Nicht alles, was auf dem Globus passiert, ist hauptsächlich eine Folge der Globalisierung. Dies gilt auch für die Terroranschläge des 11. September. Viele Globalisierungskritiker sehen das allerdings anders: „Diese Art von Globalisierung, die nur wenige Gewinner und sehr viele Verlierer produziert, die Armut, Elend und schreiende soziale Gegensätze hervorbringt, ist der ideale Nährboden für Hass, Fanatismus, Gewalt und Krieg“, sagte Attac-Sprecherin Lena Bröckl unlängst vor zehntausenden Friedensdemonstranten. Eine These, die auch auf dem Attac-Kongress wichtig sein wird, der heute Abend in Berlin beginnt.

Ein Blick auf die Entwicklung im Nahen und Mittleren Osten zeigt hingegen, dass die Globalisierung dort noch gar nicht richtig angekommen ist. Die Liberalisierung des Handels von Waren, Dienstleistungen und Kapital – das zentrale Phänomen der Globalisierung der vergangenen 25 Jahre – hat sich im Vorderen Orient bislang wenig durchgesetzt. Es gibt kaum eine andere Region, wo unternehmerisches Handeln noch so stark reglementiert wird. Die arabischen Staaten kennen hohe Importzölle, satte Exportsubventionen und allerlei Schutzmaßnahmen, mit denen sie ihre wichtigen Betriebe, die oft mit der politischen Elite verbandelt sind, von der Unbill des freien Weltmarkts abschirmen. Punktuelle Deregulierungen wie die Privatisierung von Staatsbetrieben in Ägypten bestätigen die Regel. Schon daher ist es falsch, die Globalisierung für zunehmende Armut und schließlich Terrorismus in den arabischen Ländern verantwortlich zu machen.

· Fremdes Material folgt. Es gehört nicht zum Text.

$ cat config.mk
export PLATFORM = sky130hd
export DESIGN_NAME = wallace_mult_arbiter
export DESIGN_NICKNAME = d
export VERILOG_FILES = /design/src/rtl/wallace_mult_arbiter.sv
export SDC_FILE = /design/constraint.sdc
export NUM_CORES = 1
export LEC_CHECK = 0
export ABC_AREA = 1
export CORE_ASPECT_RATIO = 0.9
export CORE_MARGIN = 10
export CORE_UTILIZATION = 54
export CTS_BUF_LIST = sky130_fd_sc_hd__clkbuf_8
export DETAILED_ROUTE_END_ITERATION = 12
export PLACE_DENSITY = 0.88
export SYNTH_ARGS = -nofsm -noshare
export SYNTH_HDL_FRONTEND = slang
export SYNTH_SLANG_ARGS = --single-unit
$ cat constraint.sdc
create_clock -name clk -period 4.8 [get_ports clk]
set_input_delay 0.48 -clock clk [delete_from_list [all_inputs] [get_ports clk]]
set_output_delay 0.48 -clock clk [all_outputs]
set_load 0.01 [all_outputs]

Statt einer Globalisierung der arabischen Welt lässt sich beobachten, dass die Direktinvestition ausländischen Kapitals und damit der Einfluss transnationaler Firmen sogar abnehmen. Die Investoren bevorzugen Asien und Südamerika. Das hat Gründe: Internationale Kapitalanleger können im Nahen und Mittleren Osten oft keine ausreichende Rendite erzielen, weil arabische Firmen bevorzugt werden. Ägyptische Lebensmittelverarbeiter erhalten von einheimischen Banken zum Beispiel oft Kredite, die sie schlicht nicht zurückzahlen müssen – ausländischen Firmen würde es schwerfallen, diesen Nachteil auszugleichen. Investoren gehen auch deshalb ungern in die arabischen Staaten, weil sie dort zu wenige gut ausgebildete Fachkräfte mit technisch-wirtschaftlicher Qualifikation vorfinden. Darin spiegelt sich das unzureichend entwickelte Bildungssystem: Manche arabische Regierung fürchtet, freizügige Lehre und Forschung könnten ihren autoritären Herrschaftsanspruch in Frage stellen. Die jeweilige nationale Wirtschaftspolitik ist somit dafür verantwortlich, dass die ökonomische Entwicklung im Vergleich zu anderen Weltregionen zurückbleibt. Globalisierung und Liberalisierung des internationalen Handels verstärken diesen hausgemachten Rückstand, sind aber nicht seine Ursache. Ein weiterer Standortnachteil kommt hinzu: Kriege und Bürgerkriege wie zwischen Israel und Palästina, im Libanon und im Irak tragen nicht dazu bei, ein positives Investitionsklima zu schaffen.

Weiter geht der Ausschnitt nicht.